Simple polyhedra homeomorphic to Reeb spaces of stable fold maps

TL;DR

This paper investigates which simple polyhedra can be realized as Reeb spaces of stable fold maps, extending previous work and exploring their topological properties and classifications.

Contribution

It extends prior research by providing new constructions and classifications of simple polyhedra homeomorphic to Reeb spaces of stable fold maps.

Findings

Identified conditions for simple polyhedra to be Reeb spaces

Constructed new examples of Reeb spaces

Analyzed topological properties of these polyhedra

Abstract

Simple polyhedra are $2$-dimensional polyhedra and important objects in low-dimensional geometry and in the applications of {\it fold} maps, defined as smooth maps regarded as higher dimensional variants of Morse functions.
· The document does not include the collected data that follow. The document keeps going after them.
**src/rtl/nes_video_pkg.sv**
```systemverilog
// Shared types and helpers for the NES video capture block: frame geometry
// defaults, capture FSM encoding, the FIFO word layout, RGB565 packing and CRC-16/CCITT.
package nes_video_pkg;

   localparam int DEFAULT_FRAME_WIDTH  = 256;
   localparam int DEFAULT_FRAME_HEIGHT = 240;
   localparam int DEFAULT_FIFO_DEPTH   = 16;

   localparam logic [15:0] CRC_POLY = 16'h1021;
   localparam logic [15:0] CRC_INIT = 16'hFFFF;

   typedef enum logic [1:0] {
      ST_IDLE,
      ST_WAIT_SOF,
      ST_CAPTURE,
      ST_DROP
   } capture_state_t;

   // One FIFO entry: 16 data bits followed by the three framing flags.
   typedef struct packed {
      logic [15:0] data;
      logic        sof;
      logic        eol;
      logic        eof;
   } pixel_word_t;

   localparam int PIXEL_WORD_W = $bits(pixel_word_t);

   function automatic logic [15:0] rgb565(input logic [7:0] r,
                                          input logic [7:0] g,
                                          input logic [7:0] b);
      return {r[7:3], g[7:2], b[7:3]};
   endfunction

   // MSB-first over the 16-bit word, which is the same as high byte first.
   function automatic logic [15:0] crc16_word(input logic [15:0] crc_in,
                                              input logic [15:0] word);
      logic [15:0] crc;
      logic        feedback;
      crc = crc_in;
      for (int i = 15; i >= 0; i--) begin
         feedback = crc[15] ^ word[i];
         crc      = {crc[14:0], 1'b0} ^ (feedback ? CRC_POLY : 16'h0000);
      end
      return crc;
   endfunction

endpackage

```
**src/rtl/nes_video_fifo.sv**
```systemverilog
// Synchronous show-ahead FIFO for tagged pixel words; the head entry is visible
// on o_data whenever o_empty is low. Push and pop together when full are allowed.
module nes_video_fifo
   import nes_video_pkg::*;
#(
   parameter int DEPTH = DEFAULT_FIFO_DEPTH,
   parameter int WIDTH = PIXEL_WORD_W
) (
   input  logic                     i_clk,
   input  logic                     i_reset,
   input  logic                     i_push,
   input  logic [WIDTH-1:0]         i_data,
   input  logic                     i_pop,
   output logic [WIDTH-1:0]         o_data,
   output logic                     o_full,
   output logic                     o_empty,
   output logic [$clog2(DEPTH):0]   o_count
);

   localparam int                AW         = $clog2(DEPTH);
   localparam logic [AW:0]       FULL_COUNT = (AW + 1)'(DEPTH);

   logic [WIDTH-1:0] mem [DEPTH];
   logic [AW-1:0]    wr_ptr;
   logic [AW-1:0]    rd_ptr;
   logic [AW:0]      count;
   logic             do_push;
   logic             do_pop;

   assign o_full  = (count == FULL_COUNT);
   assign o_empty = (count == '0);
   assign o_count = count;
   assign o_data  = mem[rd_ptr];

   assign do_pop  = i_pop && !o_empty;
   assign do_push = i_push && (!o_full || do_pop);

   // NOTE: sequential state uses non-blocking assignments so every register
   // samples pre-edge values regardless of block ordering.
   always_ff @(posedge i_clk or posedge i_reset) begin
      if (i_reset) begin
         wr_ptr <= '0;
         rd_ptr <= '0;
         count  <= '0;
      end else begin
         if (do_push) wr_ptr <= wr_ptr + 1'b1;
         if (do_pop)  rd_ptr <= rd_ptr + 1'b1;
         unique case ({do_push, do_pop})
            2'b10:   count <= count + 1'b1;
            2'b01:   count <= count - 1'b1;
            default: count <= count;
         endcase
      end
   end

   // NOTE: storage has no reset; the pointers alone define which entries are live.
   always_ff @(posedge i_clk) begin
      if (do_push) mem[wr_ptr] <= i_data;
   end

endmodule

```
**src/rtl/nes_video_capture.sv**
```systemverilog
// Captures NES video into a tagged RGB565 valid/ready stream with frame/drop tracking.
// Define VIDEO_CAPTURE_CRC_EN to add a per-frame CRC-16/CCITT output (o_frame_crc).
module nes_video_capture
   import nes_video_pkg::*;
#(
   parameter int FIFO_DEPTH   = DEFAULT_FIFO_DEPTH,
   parameter int FRAME_WIDTH  = DEFAULT_FRAME_WIDTH,
   parameter int FRAME_HEIGHT = DEFAULT_FRAME_HEIGHT
) (
   input  logic        i_clk,
   input  logic        i_reset,
   input  logic        i_enable,
   input  logic [7:0]  i_video_red,
   input  logic [7:0]  i_video_green,
   input  logic [7:0]  i_video_blue,
   input  logic [8:0]  i_video_x,
   input  logic [8:0]  i_video_y,
   input  logic        i_video_visible,
   output logic        o_valid,
   input  logic        i_ready,
   output logic [15:0] o_data,
   output logic        o_sof,
   output logic        o_eol,
   output logic        o_eof,
   output logic        o_overflow,
   output logic [15:0] o_frame_count,
   output logic [7:0]  o_dropped_frames
`ifdef VIDEO_CAPTURE_CRC_EN
   ,
   output logic [15:0] o_frame_crc
`endif
);

   localparam logic [9:0] WIDTH_LIM  = 10'(FRAME_WIDTH);
   localparam logic [9:0] HEIGHT_LIM = 10'(FRAME_HEIGHT);
   localparam logic [8:0] LAST_X     = 9'(FRAME_WIDTH - 1);
   localparam logic [8:0] LAST_Y     = 9'(FRAME_HEIGHT - 1);

   logic [7:0]     s1_red;
   logic [7:0]     s1_green;
   logic [7:0]     s1_blue;
   logic [8:0]     s1_x;
   logic [8:0]     s1_y;
   logic           s1_visible;

   logic [8:0]     last_x;
   logic [8:0]     last_y;

   capture_state_t state;
   capture_state_t state_next;

   logic           pixel_event;
   logic           at_origin;
   logic           do_push;
   logic           enter_drop;
   logic           leave_drop;
   logic           stream_pop;
   logic           fifo_room;
   logic           fifo_full;
   logic           fifo_empty;
   logic [$clog2(FIFO_DEPTH):0] fifo_level_unused;
   pixel_word_t    push_word;
   pixel_word_t    head_word;

   // Input stage: the NES outputs are re-registered before any decision is made.
   always_ff @(posedge i_clk or posedge i_reset) begin
      if (i_reset) begin
         s1_red     <= '0;
         s1_green   <= '0;
         s1_blue    <= '0;
         s1_x       <= '0;
         s1_y       <= '0;
         s1_visible <= 1'b0;
      end else begin
         s1_red     <= i_video_red;
         s1_green   <= i_video_green;
         s1_blue    <= i_video_blue;
         s1_x       <= i_video_x;
         s1_y       <= i_video_y;
         s1_visible <= i_video_visible;
      end
   end

   assign at_origin   = (s1_x == 9'd0) && (s1_y == 9'd0);
   assign pixel_event = s1_visible
                        && ((s1_x != last_x) || (s1_y != last_y))
                        && ({1'b0, s1_x} < WIDTH_LIM)
                        && ({1'b0, s1_y} < HEIGHT_LIM);

   assign push_word.data = rgb565(s1_red, s1_green, s1_blue);
   assign push_word.sof  = at_origin;
   assign push_word.eol  = (s1_x == LAST_X);
   assign push_word.eof  = (s1_x == LAST_X) && (s1_y == LAST_Y);

   assign stream_pop = !fifo_empty && i_ready;
   assign fifo_room  = !fifo_full || stream_pop;

   // Position tracking runs in every state so a held pixel never repeats.
   always_ff @(posedge i_clk or posedge i_reset) begin
      if (i_reset) begin
         last_x <= 9'h1FF;
         last_y <= 9'h1FF;
      end else if (pixel_event) begin
         last_x <= s1_x;
         last_y <= s1_y;
      end
   end

   always_ff @(posedge i_clk or posedge i_reset) begin
      if (i_reset) state <= ST_IDLE;
      else         state <= state_next;
   end

   always_comb begin
      // NOTE: every output of this block gets a default first, so no path infers a latch.
      state_next = state;
      do_push    = 1'b0;
      enter_drop = 1'b0;
      leave_drop = 1'b0;
      if (!i_enable) begin
         state_next = ST_IDLE;
      end else begin
         unique case (state)
            ST_IDLE: state_next = ST_WAIT_SOF;
            ST_WAIT_SOF: begin
               if (pixel_event && at_origin) begin
                  if (fifo_room) begin
                     do_push    = 1'b1;
                     state_next = ST_CAPTURE;
                  end else begin
                     enter_drop = 1'b1;
                     state_next = ST_DROP;
                  end
               end
            end
            ST_CAPTURE: begin
               if (pixel_event) begin
                  if (fifo_room) begin
                     do_push = 1'b1;
                  end else begin
                     enter_drop = 1'b1;
                     state_next = ST_DROP;
                  end
               end
            end
            ST_DROP: begin
               if (pixel_event && at_origin && fifo_room) begin
                  do_push    = 1'b1;
                  leave_drop = 1'b1;
                  state_next = ST_CAPTURE;
               end
            end
            default: state_next = ST_IDLE;
         endcase
      end
   end

   always_ff @(posedge i_clk or posedge i_reset) begin
      if (i_reset) begin
         o_overflow       <= 1'b0;
         o_dropped_frames <= '0;
         o_frame_count    <= '0;
      end else begin
         if (enter_drop) begin
            o_overflow <= 1'b1;
            if (o_dropped_frames != 8'hFF) o_dropped_frames <= o_dropped_frames + 1'b1;
         end else if (leave_drop) begin
            o_overflow <= 1'b0;
         end
         if (do_push && push_word.eof) o_frame_count <= o_frame_count + 1'b1;
      end
   end

   nes_video_fifo #(
      .DEPTH (FIFO_DEPTH),
      .WIDTH (PIXEL_WORD_W)
   ) u_fifo (
      .i_clk   (i_clk),
      .i_reset (i_reset),
      .i_push  (do_push),
      .i_data  (push_word),
      .i_pop   (stream_pop),
      .o_data  (head_word),
      .o_full  (fifo_full),
      .o_empty (fifo_empty),
      .o_count (fifo_level_unused)
   );

   // Outputs are forced to zero while idle so stale storage never leaks out.
   assign o_valid = !fifo_empty;
   assign o_data  = o_valid ? head_word.data : 16'h0000;
   assign o_sof   = o_valid && head_word.sof;
   assign o_eol   = o_valid && head_word.eol;
   assign o_eof   = o_valid && head_word.eof;

`ifdef VIDEO_CAPTURE_CRC_EN
   logic [15:0] crc_acc;
   logic [15:0] crc_next;

   assign crc_next = crc16_word(head_word.sof ? CRC_INIT : crc_acc, head_word.data);

   always_ff @(posedge i_clk or posedge i_reset) begin
      if (i_reset) begin
         crc_acc     <= '0;
         o_frame_crc <= '0;
      end else if (stream_pop) begin
         crc_acc <= crc_next;
         if (head_word.eof) o_frame_crc <= crc_next;
      end
   end
`endif

endmodule
```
For example, they are locally so-called {\it Reeb spaces} of (so-called stable) fold maps into the plane and represent the manifolds compactly. The Reeb space of a fold map is the space of all connected components of preimages of it and is a polyhedron whose dimension is same as that of the manifold of the target. Is a given simple polyhedron homeomorphic to the Reeb space of a suitable stable fold map? What are their global topologies like? Previously the author has challenged this for a specific case and presented fundamental construction and topological properties of the polyhedra as new results. The present paper extends some of these works and results and present results of new types.